Extracted data entries:
%%
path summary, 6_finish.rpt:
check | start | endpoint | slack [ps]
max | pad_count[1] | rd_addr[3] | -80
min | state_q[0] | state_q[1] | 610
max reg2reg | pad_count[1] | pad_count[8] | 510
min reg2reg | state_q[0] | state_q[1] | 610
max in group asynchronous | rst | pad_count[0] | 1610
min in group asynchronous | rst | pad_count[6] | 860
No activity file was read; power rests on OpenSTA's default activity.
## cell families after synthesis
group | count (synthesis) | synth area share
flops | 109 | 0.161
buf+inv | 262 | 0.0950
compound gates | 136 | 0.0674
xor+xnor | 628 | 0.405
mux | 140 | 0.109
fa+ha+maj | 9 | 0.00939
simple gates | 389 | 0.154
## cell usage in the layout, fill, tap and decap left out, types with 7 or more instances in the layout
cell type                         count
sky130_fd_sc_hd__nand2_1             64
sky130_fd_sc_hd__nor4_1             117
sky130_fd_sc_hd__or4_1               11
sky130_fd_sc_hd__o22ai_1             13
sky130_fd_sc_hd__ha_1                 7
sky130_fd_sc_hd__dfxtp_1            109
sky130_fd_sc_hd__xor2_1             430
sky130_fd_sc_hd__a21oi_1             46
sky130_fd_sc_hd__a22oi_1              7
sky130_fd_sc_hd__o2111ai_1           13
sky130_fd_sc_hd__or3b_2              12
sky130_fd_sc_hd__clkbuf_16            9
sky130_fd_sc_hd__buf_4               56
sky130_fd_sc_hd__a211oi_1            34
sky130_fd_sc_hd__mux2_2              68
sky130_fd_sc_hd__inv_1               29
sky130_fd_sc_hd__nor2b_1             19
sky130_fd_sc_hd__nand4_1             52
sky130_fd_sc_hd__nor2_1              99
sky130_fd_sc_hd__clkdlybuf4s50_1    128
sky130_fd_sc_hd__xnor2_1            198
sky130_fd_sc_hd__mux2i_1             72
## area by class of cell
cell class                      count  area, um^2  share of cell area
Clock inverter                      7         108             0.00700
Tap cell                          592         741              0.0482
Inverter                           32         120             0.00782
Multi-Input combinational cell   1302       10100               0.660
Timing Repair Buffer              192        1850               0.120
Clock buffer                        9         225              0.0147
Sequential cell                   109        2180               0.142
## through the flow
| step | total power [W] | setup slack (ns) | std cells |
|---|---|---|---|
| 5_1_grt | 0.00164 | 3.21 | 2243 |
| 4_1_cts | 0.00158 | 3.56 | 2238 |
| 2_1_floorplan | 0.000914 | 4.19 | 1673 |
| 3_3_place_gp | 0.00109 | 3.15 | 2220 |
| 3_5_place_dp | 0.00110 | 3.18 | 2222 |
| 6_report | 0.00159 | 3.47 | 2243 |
$ cat src/rtl/conv_ctrl_pkg.sv
// Shared types and sizing helpers for the convolution layer sequencer.
// Optional build macro used by conv_layer_ctrl: CONV_CTRL_PERF_EN.
package conv_ctrl_pkg;

   // Sequencer states, one window per START..EMIT loop
   typedef enum logic [2:0] {
      ST_IDLE  = 3'd0,
      ST_START = 3'd1,
      ST_FEED  = 3'd2,
      ST_DRAIN = 3'd3,
      ST_WAIT  = 3'd4,
      ST_EMIT  = 3'd5,
      ST_DONE  = 3'd6
   } state_t;

   // Taps per window
   function automatic int unsigned taps_of(input int unsigned k);
      return k * k;
   endfunction

   // Number of valid window positions along one image axis
   function automatic int unsigned out_dim(input int unsigned img, input int unsigned k);
      return img - k + 1;
   endfunction

   // Counter/address width for n distinct values, never narrower than 1 bit
   function automatic int unsigned width_of(input int unsigned n);
      return (n <= 1) ? 1 : $clog2(n);
   endfunction

endpackage

$ cat src/rtl/conv_win_addr_gen.sv
// Window tap walker: steps kr/kc row-major through a KxK window and keeps the
// feature RAM address and weight tap index registered alongside.
module conv_win_addr_gen
   import conv_ctrl_pkg::*;
#(
   parameter int unsigned IMG_W = 28,
   parameter int unsigned IMG_H = 28,
   parameter int unsigned K     = 5
)(
   input  logic                                      clk,
   input  logic                                      n_reset,
   input  logic                                      clear,
   input  logic                                      step,
   input  logic [width_of(out_dim(IMG_H, K))-1:0]    row,
   input  logic [width_of(out_dim(IMG_W, K))-1:0]    col,
   output logic [width_of(IMG_W*IMG_H)-1:0]          fmap_addr,
   output logic [width_of(taps_of(K))-1:0]           wt_tap,
   output logic                                      last_tap_c
);

   localparam int unsigned ADDR_W = width_of(IMG_W * IMG_H);
   localparam int unsigned TAP_W  = width_of(taps_of(K));
   localparam int unsigned KC_W   = width_of(K);

   logic [KC_W-1:0] kr;
   logic [KC_W-1:0] kc;

   // Final tap of the window is reached when both kernel coordinates are at K-1
   assign last_tap_c = (kr == KC_W'(K - 1)) && (kc == KC_W'(K - 1));

   // Tap counters and incremental address: +1 along a kernel row, jump to next image row at kc wrap
   always_ff @(posedge clk or negedge n_reset) begin
      if (!n_reset) begin
         kr        <= '0;
         kc        <= '0;
         wt_tap    <= '0;
         fmap_addr <= '0;
      end else if (clear) begin
         kr        <= '0;
         kc        <= '0;
         wt_tap    <= '0;
         fmap_addr <= ADDR_W'(row) * ADDR_W'(IMG_W) + ADDR_W'(col);
      end else if (step) begin
         wt_tap <= wt_tap + TAP_W'(1);
         if (kc == KC_W'(K - 1)) begin
            kc        <= '0;
            kr        <= kr + KC_W'(1);
            fmap_addr <= fmap_addr + ADDR_W'(IMG_W - K + 1);
         end else begin
            kc        <= kc + KC_W'(1);
            fmap_addr <= fmap_addr + ADDR_W'(1);
         end
      end
   end

endmodule
## src/rtl/dkong3_obj_dma.sv

```systemverilog
// dkong3_obj_dma: double-buffered sprite table DMA from CPU RAM into object RAM; OBJ_DMA_ABORT_EN adds I_ABORT
module dkong3_obj_dma #(
  parameter int XFER_LEN = 384,
  parameter logic [7:0] SRC_LO = 8'h00
) (
  input  logic        I_CLK_12M,
  input  logic        RST_4L,
  input  logic        I_START,
  input  logic [7:0]  I_SRC_HI,
  input  logic        I_2PSL,
  input  logic        I_BUSAKn,
  input  logic [7:0]  I_MD,
`ifdef OBJ_DMA_ABORT_EN
  input  logic        I_ABORT,
`endif
  output logic        O_BUSRQn,
  output logic [15:0] O_MA,
  output logic        O_MRDn,
  output logic [9:0]  O_OBJ_DMA_A,
  output logic [7:0]  O_OBJ_DMA_D,
  output logic        O_OBJ_DMA_CE,
  output logic        O_BUSY,
  output logic        O_DONE
);
  localparam logic [2:0] IDLE = 3'd0, REQ = 3'd1, RD0 = 3'd2, RD1 = 3'd3, WR = 3'd4, REL = 3'd5;
  logic [2:0] state_q, state_d;
  logic [8:0] cnt_q, cnt_d;
  logic [15:0] src_q, src_d, ma_q, ma_d;
  logic bank_q, bank_d, aborted_q, aborted_d;
  logic [9:0] a_q, a_d;
  logic [7:0] d_q, d_d;
  logic abort, ack, last, go;
`ifdef OBJ_DMA_ABORT_EN
  assign abort = I_ABORT;
`else
  assign abort = 1'b0;
`endif
  assign ack = ~I_BUSAKn;
  assign last = cnt_q == 9'(XFER_LEN - 1);
  assign go = ack & ~abort;
  always_comb begin
    state_d = state_q;
    cnt_d = cnt_q;
    src_d = src_q;
    bank_d = bank_q;
    ma_d = ma_q;
    a_d = a_q;
    d_d = d_q;
    aborted_d = aborted_q;
    case (state_q)
      IDLE: if (I_START) begin
        state_d = REQ;
        src_d = {I_SRC_HI, SRC_LO};
        bank_d = ~I_2PSL;
        cnt_d = '0;
        aborted_d = 1'b0;
      end
      REQ: begin
        state_d = abort ? REL : ack ? RD0 : REQ;
        aborted_d = abort;
        ma_d = go ? src_q + 16'(cnt_q) : ma_q;
      end
      RD0: begin
        state_d = abort ? REL : ack ? RD1 : REQ;
        aborted_d = abort;
      end
      RD1: begin
        state_d = abort ? REL : ack ? WR : REQ;
        aborted_d = abort;
        d_d = go ? I_MD : d_q;
        a_d = go ? {bank_q, cnt_q} : a_q;
      end
      WR: begin
        state_d = abort ? REL : !ack ? REQ : last ? REL : RD0;
        aborted_d = abort;
        cnt_d = (go && !last) ? cnt_q + 9'd1 : cnt_q;
        ma_d = (go && !last) ? src_q + 16'(cnt_q + 9'd1) : ma_q;
      end
      default: state_d = IDLE;
    endcase
  end
  always_ff @(posedge I_CLK_12M or negedge RST_4L)
    if (!RST_4L) begin
      state_q <= IDLE;
      cnt_q <= '0;
      src_q <= '0;
      bank_q <= 1'b0;
      ma_q <= '0;
      a_q <= '0;
      d_q <= '0;
      aborted_q <= 1'b0;
    end else begin
      state_q <= state_d;
      cnt_q <= cnt_d;
      src_q <= src_d;
      bank_q <= bank_d;
      ma_q <= ma_d;
      a_q <= a_d;
      d_q <= d_d;
      aborted_q <= aborted_d;
    end
  assign O_BUSRQn = !(state_q inside {REQ, RD0, RD1, WR});
  assign O_MRDn = !((state_q inside {RD0, RD1}) && ack);
  assign O_OBJ_DMA_CE = state_q == WR && ack;
  assign O_BUSY = state_q != IDLE;
  assign O_DONE = state_q == REL && !aborted_q;
  assign O_MA = ma_q;
  assign O_OBJ_DMA_A = a_q;
  assign O_OBJ_DMA_D = d_q;
endmodule

```

## config.mk

```make
export PLATFORM = sky130hd
export DESIGN_NAME = dkong3_obj_dma
export DESIGN_NICKNAME = d
export VERILOG_FILES = /design/src/rtl/dkong3_obj_dma.sv
export SDC_FILE = /design/constraint.sdc
export NUM_CORES = 1
export LEC_CHECK = 0
export BUFFER_PORTS_ARGS = -buffer_cell sky130_fd_sc_hd__buf_2
export CAP_MARGIN = 20
export CORE_MARGIN = 5
export CORE_UTILIZATION = 29
export DETAILED_ROUTE_END_ITERATION = 16
export GPL_ROUTABILITY_DRIVEN = 0
export SYNTH_ARGS = -nofsm -noshare
export SYNTH_HDL_FRONTEND = slang
export SYNTH_SLANG_ARGS = --single-unit
```

## constraint.sdc

```tcl
create_clock -name I_CLK_12M -period 2.15 [get_ports I_CLK_12M]
set_input_delay 0.5375 -clock I_CLK_12M [delete_from_list [all_inputs] [get_ports I_CLK_12M]]
set_output_delay 0.5375 -clock I_CLK_12M [all_outputs]
set_load 0.05 [all_outputs]
```

=== Word level (Yosys, flattened, before mapping) ===
Index checks and enable logic that the tools add are counted.

* Bits in registers: 56
* Word-level logic and storage cells: 59
* Output and inout bits: 39
* Input port bits: 21

* Muxes and demuxes: 15
* Bitwise logic cells: 2
* Equality and inequality tests: 9
* $add $sub $neg: 4
* Reductions and logical operators: 21

{| class="wikitable"
|+ Operators with widths
! kind !! number
|-
| 2-to-1 mux 16 bit || 2
|-
| one-hot mux 16 bit (2 select lines) || 1
|-
| 2-to-1 mux 9 bit || 2
|-
| one-hot mux 9 bit (2 select lines) || 1
|-
| adder 16 x 10 -> 16 bit || 1
|-
| adder 16 x 9 -> 16 bit || 1
|-
| one-hot mux 3 bit (5 select lines) || 1
|-
| 2-to-1 mux 3 bit || 4
|-
| adder 9 x 1 -> 10 bit, second input constant || 1
|-
| adder 9 x 1 -> 9 bit, second input constant || 1
|-
| == test 9 bit, second input constant || 1
|-
| nonzero test 2 bit || 4
|-
| == test 3 x 2 -> 1 bit, second input constant || 2
|-
| == test 3 bit, second input constant || 2
|-
| inequality test 2 bit, second input constant || 3
|-
| AND reduction 2 bit || 3
|-
| AND reduction 3 bit || 2
|-
| logical AND 1 bit || 4
|-
| logical NOT 1 bit || 4
|-
| 2-to-1 mux 2 bit || 2
|-
| nonzero test 4 bit || 1
|-
| OR reduction 4 bit || 1
|-
| == test 3 x 1 -> 1 bit, second input constant || 1
|-
| logical NOT 3 bit || 1
|-
| other kinds (4) || 5
|}

=== Longest topological paths before layout ===
* Depth after elaboration: 5
* Depth in mapped cells: 8
* Gate-level depth less buffers: 7

=== Least setup slack after synthesis ===
OpenSTA, ideal clock, no wires.

* Path kind: input-to-reg
* From: input port I_BUSAKn
* To: register d_q[7], in the netlist O_OBJ_DMA_D[7]
* Library setup time: 0.125 ns
* Required time: 2.025 ns
* Slack: -0.237 ns
* Cell stages on the path: 5
* Arrival: 2.263 ns
* Path buffers: 1
* Path through: inv_1 -> nand3b_1 -> nor2_1 -> buf_2 -> mux2_2

* Longest elaborated chain between the ends: 2

{| class="wikitable"
|+ Ends and longest elaborated chain
! what !! RTL line !! source
|-
| start, declared || 11 || <nowiki>input logic I_BUSAKn,</nowiki>
|-
| inverter 1 bit (no source line) || n/a ||
|-
| AND reduction 2 bit (no source line) || n/a ||
|-
| end signal, assigned || 90 || <nowiki>d_q <= '0;</nowiki>
|-
| end signal, assigned || 99 || <nowiki>d_q <= d_d;</nowiki>
|-
| end, declared || 31 || <nowiki>logic [7:0] d_q, d_d;</nowiki>
|}

Every way passes these cells.
A chain may end at the register's enable or synchronous reset.

=== Final worst setup path ===
* From: register state_q[1]
* To: output port O_OBJ_DMA_CE

* Longest elaborated chain between the ends: 2

{| class="wikitable"
|+ Ends and longest elaborated chain
! what !! RTL line !! source
|-
| start, declared || 26 || <nowiki>logic [2:0] state_q, state_d;</nowiki>
|-
| start signal, assigned || 93 || <nowiki>state_q <= state_d;</nowiki>
|-
| == test 3 bit || 104 || <nowiki>assign O_OBJ_DMA_CE = state_q == WR && ack;</nowiki>
|-
| logical AND 1 bit || 104 ||
|-
| end, declared || 21 || <nowiki>output logic O_OBJ_DMA_CE,</nowiki>
|}

Every way passes these cells.
===== src/rtl/lives_gameover_controller_pkg.sv =====
// Shared types and default geometry/timing for the lives / game-over controller.
package lives_gameover_controller_pkg;

  typedef enum logic [1:0] {ARM, PLAY, MISS, OVER} state_t;

  localparam int HRES          = 640;
  localparam int VRES          = 480;
  localparam int PADDLE_H      = 16;
  localparam int PADDLE_ROW    = VRES - PADDLE_H;
  localparam int LIVES         = 3;
  localparam int LIVES_W       = 2;
  localparam int MISS_PAUSE    = 60;
  localparam int RESTART_PAUSE = 120;
  localparam int PAUSE_W       = 8;
  localparam int OVL_VSTART    = 200;
  localparam int OVL_H         = 64;
  localparam int OVL_AW        = $clog2(OVL_H);
  localparam logic [23:0] COLOR_GMO = 24'hFF0000;

  // Byte idx of an RGB word: 0 = B, 1 = G, 2 = R.
  function automatic logic [7:0] color_byte(input logic [23:0] c, input int unsigned idx);
    return c[8*idx +: 8];
  endfunction

endpackage


===== src/rtl/lives_gameover_controller_if.sv =====
// Game-side signal bundle of the lives / game-over controller.
// master: the controller itself; slave: the surrounding game top.
interface lives_gameover_controller_if #(
  parameter int LIVES_W = lives_gameover_controller_pkg::LIVES_W,
  parameter int OVL_AW  = lives_gameover_controller_pkg::OVL_AW,
  parameter int HRES    = lives_gameover_controller_pkg::HRES
);
  logic                fsync;
  logic                active_obj;
  logic                active_paddle;
  logic                alien_reached_paddle;
  logic signed [11:0]  hpos;
  logic signed [11:0]  vpos;
  logic [OVL_AW-1:0]   rom_addr;
  logic [HRES-1:0]     rom_data;
  logic                game_over;
  logic                freeze;
  logic                life_lost;
  logic [LIVES_W-1:0]  lives;
  logic                use_overlay;
  logic [7:0]          pixel_overlay [0:2];

  modport master (
    input  fsync, active_obj, active_paddle, alien_reached_paddle, hpos, vpos, rom_data,
    output rom_addr, game_over, freeze, life_lost, lives, use_overlay, pixel_overlay
  );

  modport slave (
    output fsync, active_obj, active_paddle, alien_reached_paddle, hpos, vpos, rom_data,
    input  rom_addr, game_over, freeze, life_lost, lives, use_overlay, pixel_overlay
  );
endinterface


===== src/rtl/lives_gameover_controller_overlay_pixel_pipe.sv =====
// Two-stage overlay pixel path aligned to a synchronous bitmap ROM (rom_data
// valid one cycle after rom_addr); output lags hpos/vpos by two pixel clocks.
module overlay_pixel_pipe
  import lives_gameover_controller_pkg::*;
#(
  parameter int          HRES       = 640,
  parameter int          OVL_VSTART = 200,
  parameter int          OVL_H      = 64,
  parameter int          OVL_AW     = 6,
  parameter logic [23:0] OVL_COLOR  = 24'hFF0000
) (
  input  logic               pixel_clk,
  input  logic               rst,
  input  logic               en,
  input  logic signed [11:0] hpos,
  input  logic signed [11:0] vpos,
  output logic [OVL_AW-1:0]  rom_addr,
  input  logic [HRES-1:0]    rom_data,
  output logic [7:0]         pixel_overlay [0:2]
);
  localparam int HW = $clog2(HRES);

  logic          in_win;
  logic          in_win_d;
  logic [HW-1:0] hpos_d;
  logic          lit;

  assign rom_addr = OVL_AW'(vpos - 12'(OVL_VSTART));

  assign in_win = (int'(vpos) >= OVL_VSTART) && (int'(vpos) < OVL_VSTART + OVL_H) &&
                  (int'(hpos) >= 0) && (int'(hpos) < HRES);

  // Column forced to 0 outside the window so rom_data is never indexed past HRES-1.
  always_ff @(posedge pixel_clk or posedge rst) begin
    if (rst) begin
      in_win_d <= 1'b0;
      hpos_d   <= '0;
    end else begin
      in_win_d <= in_win;
      hpos_d   <= in_win ? HW'(hpos) : '0;
    end
  end

  assign lit = en && in_win_d && rom_data[hpos_d];

  always_ff @(posedge pixel_clk or posedge rst) begin
    if (rst) begin
      for (int unsigned i = 0; i < 3; i++) pixel_overlay[i] <= '0;
    end else begin
      for (int unsigned i = 0; i < 3; i++)
        pixel_overlay[i] <= lit ? color_byte(OVL_COLOR, i) : '0;
    end
  end

endmodule
### config.mk
export PLATFORM = sky130hd
export DESIGN_NAME = data_store_buffer
export DESIGN_NICKNAME = d
export VERILOG_FILES = /design/src/rtl/store_buffer_pkg.sv /design/src/rtl/store_fifo.sv /design/src/rtl/data_store_buffer.sv
export SDC_FILE = /design/constraint.sdc
export NUM_CORES = 1
export LEC_CHECK = 0
export CAP_MARGIN = 20
export CORE_MARGIN = 4
export CORE_UTILIZATION = 50
export CTS_CLUSTER_DIAMETER = 200
export DETAILED_ROUTE_END_ITERATION = 12
export GPL_TIMING_DRIVEN = 0
export PLACE_DENSITY_LB_ADDON = 0.08
export SKIP_LAST_GASP = 1
export SLEW_MARGIN = 20
export SYNTH_ARGS = -nofsm -noshare
export SYNTH_HDL_FRONTEND = slang
export SYNTH_SLANG_ARGS = --single-unit
export TNS_END_PERCENT = 5
### constraint.sdc
create_clock -name clk_i -period 8.55 [get_ports clk_i]
set_input_delay 1.71 -clock clk_i [delete_from_list [all_inputs] [get_ports clk_i]]
set_output_delay 1.71 -clock clk_i [all_outputs]
set_load 0.005 [all_outputs]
%%
> [Directions for this task]:
The first line of the entries above marks where to begin; repeat each line exactly through the one that contains "## cell usage", and include that line.

> [Task solution]:
path summary, 6_finish.rpt:
check | start | endpoint | slack [ps]
max | pad_count[1] | rd_addr[3] | -80
min | state_q[0] | state_q[1] | 610
max reg2reg | pad_count[1] | pad_count[8] | 510
min reg2reg | state_q[0] | state_q[1] | 610
max in group asynchronous | rst | pad_count[0] | 1610
min in group asynchronous | rst | pad_count[6] | 860
No activity file was read; power rests on OpenSTA's default activity.
## cell families after synthesis
group | count (synthesis) | synth area share
flops | 109 | 0.161
buf+inv | 262 | 0.0950
compound gates | 136 | 0.0674
xor+xnor | 628 | 0.405
mux | 140 | 0.109
fa+ha+maj | 9 | 0.00939
simple gates | 389 | 0.154
## cell usage in the layout, fill, tap and decap left out, types with 7 or more instances in the layout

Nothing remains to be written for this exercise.